Known as “Mr. Health” for his leading role in passing dozens of measures promoting health care and the environment, he served for 24 years as a member of the US House of Representatives from West Palm Beach, Florida, retiring in 1979.
As chair of the Subcommittee on Health and the Environment, Rogers compiled an unmatchable record of groundbreaking health policy advances for all Americans, including the Clean Air Act; Migrant Health Act; Health Manpower Training Act; National Cancer Act; Heart, Lung and Blood Act; Emergency Medical Services Act: Community Health Centers Act; Medicare-Medicaid Anti-Fraud and Abuse Amendments; and the National Health Promotion and Disease Prevention Act.
“Paul Rogers was one of the best friends of the National Library of Medicine,” remarked NLM Director Donald A.B. Lindberg, MD. “He had an uncanny ability to see the potential of medical research.
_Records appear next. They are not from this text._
File: config.mk
export PLATFORM = sky130hd
export DESIGN_NAME = csd_fir
export DESIGN_NICKNAME = d
export VERILOG_FILES = /design/src/rtl/csd_fir_pkg.sv /design/src/rtl/csd_fir_cnt63.sv /design/src/rtl/csd_fir_fa.sv /design/src/rtl/csd_fir_taps.sv /design/src/rtl/csd_fir_pp_gen.sv /design/src/rtl/csd_fir_csa_stage.sv /design/src/rtl/csd_fir.sv
export SDC_FILE = /design/constraint.sdc
export NUM_CORES = 1
export LEC_CHECK = 0
export BUFFER_PORTS_ARGS = -buffer_cell sky130_fd_sc_hd__buf_2
export CAP_MARGIN = 20
export CORE_UTILIZATION = 25
export CTS_BUF_LIST = sky130_fd_sc_hd__clkbuf_4
export DETAILED_ROUTE_END_ITERATION = 16
export HOLD_SLACK_MARGIN = 0.1
export PLACE_DENSITY_LB_ADDON = 0.2
export REMOVE_ABC_BUFFERS = 1
export SETUP_SLACK_MARGIN = 0.2
export SLEW_MARGIN = 20
export SYNTH_ARGS = -nofsm -noshare
export SYNTH_HDL_FRONTEND = slang
export SYNTH_SLANG_ARGS = --single-unit
export TNS_END_PERCENT = 1
File: constraint.sdc
create_clock -name clk -period 9.19 [get_ports clk]
set_input_delay 0.4595 -clock clk [delete_from_list [all_inputs] [get_ports clk]]
set_output_delay 0.4595 -clock clk [all_outputs]
set_load 0.05 [all_outputs]
==> config.mk <==
export PLATFORM = sky130hd
export DESIGN_NAME = slice_alu
export DESIGN_NICKNAME = d
export VERILOG_FILES = /design/src/rtl/alu_pkg.sv /design/src/rtl/alu_ctl_decode.sv /design/src/rtl/alu_bit_slice.sv /design/src/rtl/alu_zero_detect.sv /design/src/rtl/slice_alu.sv
export SDC_FILE = /design/constraint.sdc
export NUM_CORES = 1
export LEC_CHECK = 0
export CAP_MARGIN = 20
export CORE_MARGIN = 2
export CORE_UTILIZATION = 50
export DETAILED_ROUTE_END_ITERATION = 16
export PLACE_DENSITY = 0.85
export SYNTH_ARGS = -nofsm -noshare
export SYNTH_HDL_FRONTEND = slang
export SYNTH_SLANG_ARGS = --single-unit
export TNS_END_PERCENT = 100
==> constraint.sdc <==
create_clock -name vclk -period 29.9
set_clock_uncertainty 0.15 [all_clocks]
set_input_delay 5.98 -clock vclk [all_inputs]
set_output_delay 5.98 -clock vclk [all_outputs]
set_load 0.1 [all_outputs]
==> src/rtl/alu_pkg.sv <==
// Package: shared widths and control-word encodings for the bit-slice ALU.
// Assumes the 4-bit control layout {invert_a, invert_b, select[1:0]}.
package alu_pkg;
    localparam int CTL_W = 4;
    localparam int SEL_W = 2;

    typedef enum logic [CTL_W-1:0] {
        CTL_AND  = 4'b0000,
        CTL_OR   = 4'b0001,
        CTL_ADD  = 4'b0010,
        CTL_SUB  = 4'b0110,
        CTL_SLT  = 4'b0111,
        CTL_NOR  = 4'b1100
    } alu_ctl_e;

    typedef enum logic [SEL_W-1:0] {
        SEL_AND  = 2'b00,
        SEL_OR   = 2'b01,
        SEL_SUM  = 2'b10,
        SEL_LESS = 2'b11
    } cell_sel_e;
endpackage

==> src/rtl/alu_ctl_decode.sv <==
// Module: alu_ctl_decode
// Splits the control word into the per-cell controls and flags control words
// outside the defined set. Assumes the encodings in alu_pkg.
module alu_ctl_decode
    import alu_pkg::*;
(
    input  logic [CTL_W-1:0] ctl,
    output logic             inv_a,
    output logic             inv_b,
    output cell_sel_e        sel,
    output logic             legal
);
    // Field extraction: the bit positions are the control contract.
    always_comb begin
        inv_a = ctl[3];
        inv_b = ctl[2];
        sel   = cell_sel_e'(ctl[1:0]);
    end

    // Legal-word check: only the six defined functions are accepted.
    always_comb begin
        unique case (ctl)
            CTL_AND, CTL_OR, CTL_ADD,
            CTL_SUB, CTL_SLT, CTL_NOR: legal = 1'b1;
            default:                   legal = 1'b0;
        endcase
    end
endmodule

==> src/rtl/alu_bit_slice.sv <==
// Module: alu_bit_slice
// One ALU cell: optional inversion of each operand bit, a full adder, and a
// four-way output selector (and / or / sum / less). Assumes the caller feeds
// the less input (only cell 0 receives a non-zero value).
module alu_bit_slice
    import alu_pkg::*;
(
    input  logic      a,
    input  logic      b,
    input  logic      inv_a,
    input  logic      inv_b,
    input  logic      cin,
    input  logic      less,
    input  cell_sel_e sel,
    output logic      res,
    output logic      sum,
    output logic      cout
);
    logic a_eff;
    logic b_eff;

    // Operand conditioning: invert A and/or B as the control asks.
    always_comb begin
        a_eff = a ^ inv_a;
        b_eff = b ^ inv_b;
    end

    // Full adder: three-input parity and majority carry.
    always_comb begin
        sum  = a_eff ^ b_eff ^ cin;
        cout = (a_eff & b_eff) | (a_eff & cin) | (b_eff & cin);
    end

    // Output selector.
    always_comb begin
        unique case (sel)
            SEL_AND:  res = a_eff & b_eff;
            SEL_OR:   res = a_eff | b_eff;
            SEL_SUM:  res = sum;
            SEL_LESS: res = less;
            default:  res = 1'b0;
        endcase
    end
endmodule

==> src/rtl/alu_zero_detect.sv <==
// Module: alu_zero_detect
// Reports whether a vector is all zeros using a NOR reduction.
// Assumes WIDTH >= 1.
module alu_zero_detect #(
    parameter int WIDTH = 32
) (
    input  logic [WIDTH-1:0] vec,
    output logic             is_zero
);
    // Reduction: high when no bit is set.
    always_comb is_zero = ~|vec;
endmodule
## src/rtl/fpnc_pkg.sv

```systemverilog
package fpnc_pkg;

    localparam int FP_W   = 32;
    localparam int EXP_W  = 8;
    localparam int MAN_W  = 23;
    localparam int CLS_W  = 10;
    localparam logic [FP_W-1:0] CANON_QNAN = 32'h7FC0_0000;

    typedef enum logic [1:0] {
        GRP_SIGN  = 2'b00,
        GRP_MINMX = 2'b01,
        GRP_CMP   = 2'b10,
        GRP_CLASS = 2'b11
    } fpnc_grp_e;

    typedef enum logic [2:0] {
        MODE_0 = 3'b000,
        MODE_1 = 3'b001,
        MODE_2 = 3'b010,
        MODE_3 = 3'b011
    } fpnc_mode_e;

    typedef struct packed {
        logic invalid;
        logic div_zero;
        logic overflow;
        logic underflow;
        logic inexact;
    } fpnc_flags_t;

    typedef struct packed {
        logic [FP_W-1:0] val;
        logic            nan;
        logic            snan;
    } fpnc_opnd_t;

    function automatic logic mag_zero(input logic [FP_W-1:0] v);
        return v[FP_W-2:0] == '0;
    endfunction

    // Total order with -0 below +0; NaNs are handled by the caller.
    function automatic logic total_lt(input logic [FP_W-1:0] a, input logic [FP_W-1:0] b);
        if (a[FP_W-1] != b[FP_W-1]) return a[FP_W-1];
        if (a[FP_W-1])              return a[FP_W-2:0] > b[FP_W-2:0];
        return a[FP_W-2:0] < b[FP_W-2:0];
    endfunction

    function automatic logic [CLS_W-1:0] class_mask(input logic [FP_W-1:0] v);
        logic                 s;
        logic [EXP_W-1:0]     e;
        logic [MAN_W-1:0]     m;
        logic [CLS_W-1:0]     r;
        s = v[FP_W-1];
        e = v[FP_W-2:MAN_W];
        m = v[MAN_W-1:0];
        r = '0;
        if (e == '1) begin
            if (m == '0)          r[s ? 0 : 7] = 1'b1;
            else if (m[MAN_W-1])  r[9] = 1'b1;
            else                  r[8] = 1'b1;
        end else if (e == '0) begin
            if (m == '0)          r[s ? 3 : 4] = 1'b1;
            else                  r[s ? 2 : 5] = 1'b1;
        end else begin
            r[s ? 1 : 6] = 1'b1;
        end
        return r;
    endfunction

endpackage

```

## src/rtl/fpnc_unbox.sv

```systemverilog
module fpnc_unbox
    import fpnc_pkg::*;
#(
    parameter int DATA_W    = 64,
    parameter bit BOX_CHECK = 1'b1
) (
    input  logic [DATA_W-1:0] raw,
    output fpnc_opnd_t        opnd
);
    localparam int HI_W = DATA_W - FP_W;

    logic            box_ok;
    logic [FP_W-1:0] v;

    generate
        if (BOX_CHECK) begin : g_chk
            assign box_ok = raw[DATA_W-1:FP_W] == {HI_W{1'b1}};
        end else begin : g_nochk
            assign box_ok = 1'b1;
        end
    endgenerate

    assign v         = box_ok ? raw[FP_W-1:0] : CANON_QNAN;
    assign opnd.val  = v;
    assign opnd.nan  = (v[FP_W-2:MAN_W] == '1) && (v[MAN_W-1:0] != '0);
    assign opnd.snan = opnd.nan && !v[MAN_W-1];
endmodule

```

## src/rtl/fpnc_core.sv

```systemverilog
module fpnc_core
    import fpnc_pkg::*;
#(
    parameter int DATA_W = 64
) (
    input  logic [1:0]        op_sel,
    input  logic [2:0]        rm_sel,
    input  logic              op_mod,
    input  fpnc_opnd_t        a,
    input  fpnc_opnd_t        b,
    output logic [DATA_W-1:0] res,
    output fpnc_flags_t       flg
);
    localparam int HI_W = DATA_W - FP_W;

    logic            a_lt_b, both_zero, any_nan, any_snan;
    logic            sgn;
    logic [FP_W-1:0] inj;

    assign a_lt_b    = total_lt(a.val, b.val);
    assign both_zero = mag_zero(a.val) && mag_zero(b.val);
    assign any_nan   = a.nan || b.nan;
    assign any_snan  = a.snan || b.snan;

    always_comb begin
        res = '0;
        flg = '0;
        sgn = 1'b0;
        inj = '0;
        unique case (fpnc_grp_e'(op_sel))
            GRP_SIGN: begin
                if (rm_sel[2]) begin
                    flg.invalid = 1'b1;
                end else begin
                    unique case (rm_sel[1:0])
                        2'b00: sgn = b.val[FP_W-1];
                        2'b01: sgn = ~b.val[FP_W-1];
                        2'b10: sgn = a.val[FP_W-1] ^ b.val[FP_W-1];
                        default: sgn = a.val[FP_W-1];
                    endcase
                    inj = {sgn, a.val[FP_W-2:0]};
                    res = op_mod ? {{HI_W{sgn}}, inj} : {{HI_W{1'b1}}, inj};
                end
            end
            GRP_MINMX: begin
                if (rm_sel == MODE_0 || rm_sel == MODE_1) begin
                    flg.invalid = any_snan;
                    if (a.nan && b.nan)  inj = CANON_QNAN;
                    else if (a.nan)      inj = b.val;
                    else if (b.nan)      inj = a.val;
                    else if (rm_sel[0])  inj = a_lt_b ? b.val : a.val;
                    else                 inj = a_lt_b ? a.val : b.val;
                    res = {{HI_W{1'b1}}, inj};
                end else begin
                    flg.invalid = 1'b1;
                end
            end
            GRP_CMP: begin
                unique case (rm_sel)
                    MODE_0: begin
                        flg.invalid = any_nan;
                        res[0] = !any_nan && (both_zero || a_lt_b || a.val == b.val);
                    end
                    MODE_1: begin
                        flg.invalid = any_nan;
                        res[0] = !any_nan && !both_zero && a_lt_b;
                    end
                    MODE_2: begin
                        flg.invalid = any_snan;
                        res[0] = !any_nan && (both_zero || a.val == b.val);
                    end
                    default: flg.invalid = 1'b1;
                endcase
            end
            default: begin
                res[CLS_W-1:0] = class_mask(a.val);
            end
        endcase
    end
endmodule

```

## src/rtl/fpnc_outstage.sv

```systemverilog
module fpnc_outstage
    import fpnc_pkg::*;
#(
    parameter int DATA_W  = 64,
    parameter bit REG_OUT = 1'b1
) (
    input  logic              clk,
    input  logic              rst,
    input  logic              vld_in,
    input  logic [DATA_W-1:0] res_in,
    input  fpnc_flags_t       flg_in,
    output logic              vld_out,
    output logic [DATA_W-1:0] res_out,
    output fpnc_flags_t       flg_out
);
    generate
        if (REG_OUT) begin : g_reg
            always_ff @(posedge clk) begin
                if (rst) begin
                    vld_out <= 1'b0;
                    res_out <= '0;
                    flg_out <= '0;
                end else begin
                    vld_out <= vld_in;
                    if (vld_in) begin
                        res_out <= res_in;
                        flg_out <= flg_in;
                    end
                end
            end
        end else begin : g_comb
            assign vld_out = vld_in;
            assign res_out = res_in;
            assign flg_out = flg_in;
        end
    endgenerate
endmodule

```

## src/rtl/fp_noncomp_unit.sv

```systemverilog
module fp_noncomp_unit
    import fpnc_pkg::*;
#(
    parameter int DATA_W    = 64,
    parameter bit BOX_CHECK = 1'b1,
    parameter bit REG_OUT   = 1'b1
) (
    input  logic              clk,
    input  logic              rst,
    input  logic              in_valid,
    input  logic [1:0]        op_sel,
    input  logic [2:0]        rm_sel,
    input  logic              op_mod,
    input  logic [DATA_W-1:0] opa,
    input  logic [DATA_W-1:0] opb,
    output logic              out_valid,
    output logic [DATA_W-1:0] result,
    output logic [4:0]        flags
);
    fpnc_opnd_t        a_u, b_u;
    logic [DATA_W-1:0] res_n;
    fpnc_flags_t       flg_n, flg_q;

    fpnc_unbox #(.DATA_W(DATA_W), .BOX_CHECK(BOX_CHECK)) u_unbox_a (.raw(opa), .opnd(a_u));
    fpnc_unbox #(.DATA_W(DATA_W), .BOX_CHECK(BOX_CHECK)) u_unbox_b (.raw(opb), .opnd(b_u));

    fpnc_core #(.DATA_W(DATA_W)) u_core (
        .op_sel(op_sel), .rm_sel(rm_sel), .op_mod(op_mod),
        .a(a_u), .b(b_u), .res(res_n), .flg(flg_n)
    );

    fpnc_outstage #(.DATA_W(DATA_W), .REG_OUT(REG_OUT)) u_out (
        .clk(clk), .rst(rst), .vld_in(in_valid), .res_in(res_n), .flg_in(flg_n),
        .vld_out(out_valid), .res_out(result), .flg_out(flg_q)
    );

    assign flags = flg_q;

    // the arithmetic-only flags never leave the unit
    p_quiet_flags_r12: assert property (@(posedge clk) disable iff (rst)
        out_valid |-> flags[3:0] == 4'b0000);

    // classification yields exactly one bit in the low ten, nothing above
    p_class_onehot_r8: assert property (@(posedge clk) disable iff (rst)
        (in_valid && op_sel == 2'b11) |->
        ($countones(res_n[CLS_W-1:0]) == 1 && res_n[DATA_W-1:CLS_W] == '0));

    // comparison result is a single boolean bit
    p_cmp_bool_r6: assert property (@(posedge clk) disable iff (rst)
        (in_valid && op_sel == 2'b10) |-> res_n[DATA_W-1:1] == '0);

    // a valid min/max result is always boxed
    p_minmax_boxed_r4: assert property (@(posedge clk) disable iff (rst)
        (in_valid && op_sel == 2'b01 && !flg_n.invalid) |-> res_n[DATA_W-1:FP_W] == '1);

    generate
        if (REG_OUT) begin : g_reg_chk
            // valid tracks the input one cycle later
            p_valid_lag_r11: assert property (@(posedge clk) disable iff (rst)
                !$past(rst) |-> out_valid == $past(in_valid));
            // an idle cycle leaves the result untouched
            p_hold_r11: assert property (@(posedge clk) disable iff (rst)
                !in_valid |=> $stable(result) && $stable(flags));
        end
    endgenerate
endmodule

```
He was always looking to the future and always had big, powerful ideas. He will be sorely missed.”
In 1968, Rogers was instrumental in establishing the Lister Hill National Center for Biomedical Communications. After leaving Congress, he became an advisor to Lindberg creating long-range planning initiatives in the mid-1980s. In 1989, he served on the Library’s Outreach Planning Panel, which issued an influential report on the importance of improving the dissemination of health information.
As a founder, in 1986, and chair of the nonprofit Friends of the National Library of Medicine (FNLM), he built a coalition of individuals, medical associations and societies, hospitals, health science libraries, corporations and foundations into an effective, productive supporter of the NLM.
One of its most important achievements is NIH MedlinePlus the Magazine, the consumer quarterly published jointly with the National Institutes of Health, with editorial supervision by the NLM. The magazine is distributed to physician’s offices, hospitals, clinics, and libraries nationwide.
Paul Rogers received the 2004 Distinguished Service Award from the NLM Board of Regents. He was chairman of Research!America, which established the Paul G. Rogers Society for Global Health Research to combat diseases that disproportionately affect the world’s poorest nations. A member of the National Osteoporosis Foundation, he received the National Academy of Science Public Welfare Medal, in 1982, and the Albert Lasker Award for Public Service, in 1993.
In 2000, Congress designated the main plaza on the NIH campus in Bethesda, in front of Building 1, the “Paul G. Rogers Plaza.” A marker at the plaza bears his widely quoted statement, “Without research, there is no hope.”
Survivors include his wife of 46 years, Rebecca, of Washington, DC; a daughter, Rebecca Laing Sisto, of Westfield, NJ; a brother; and four grandchildren.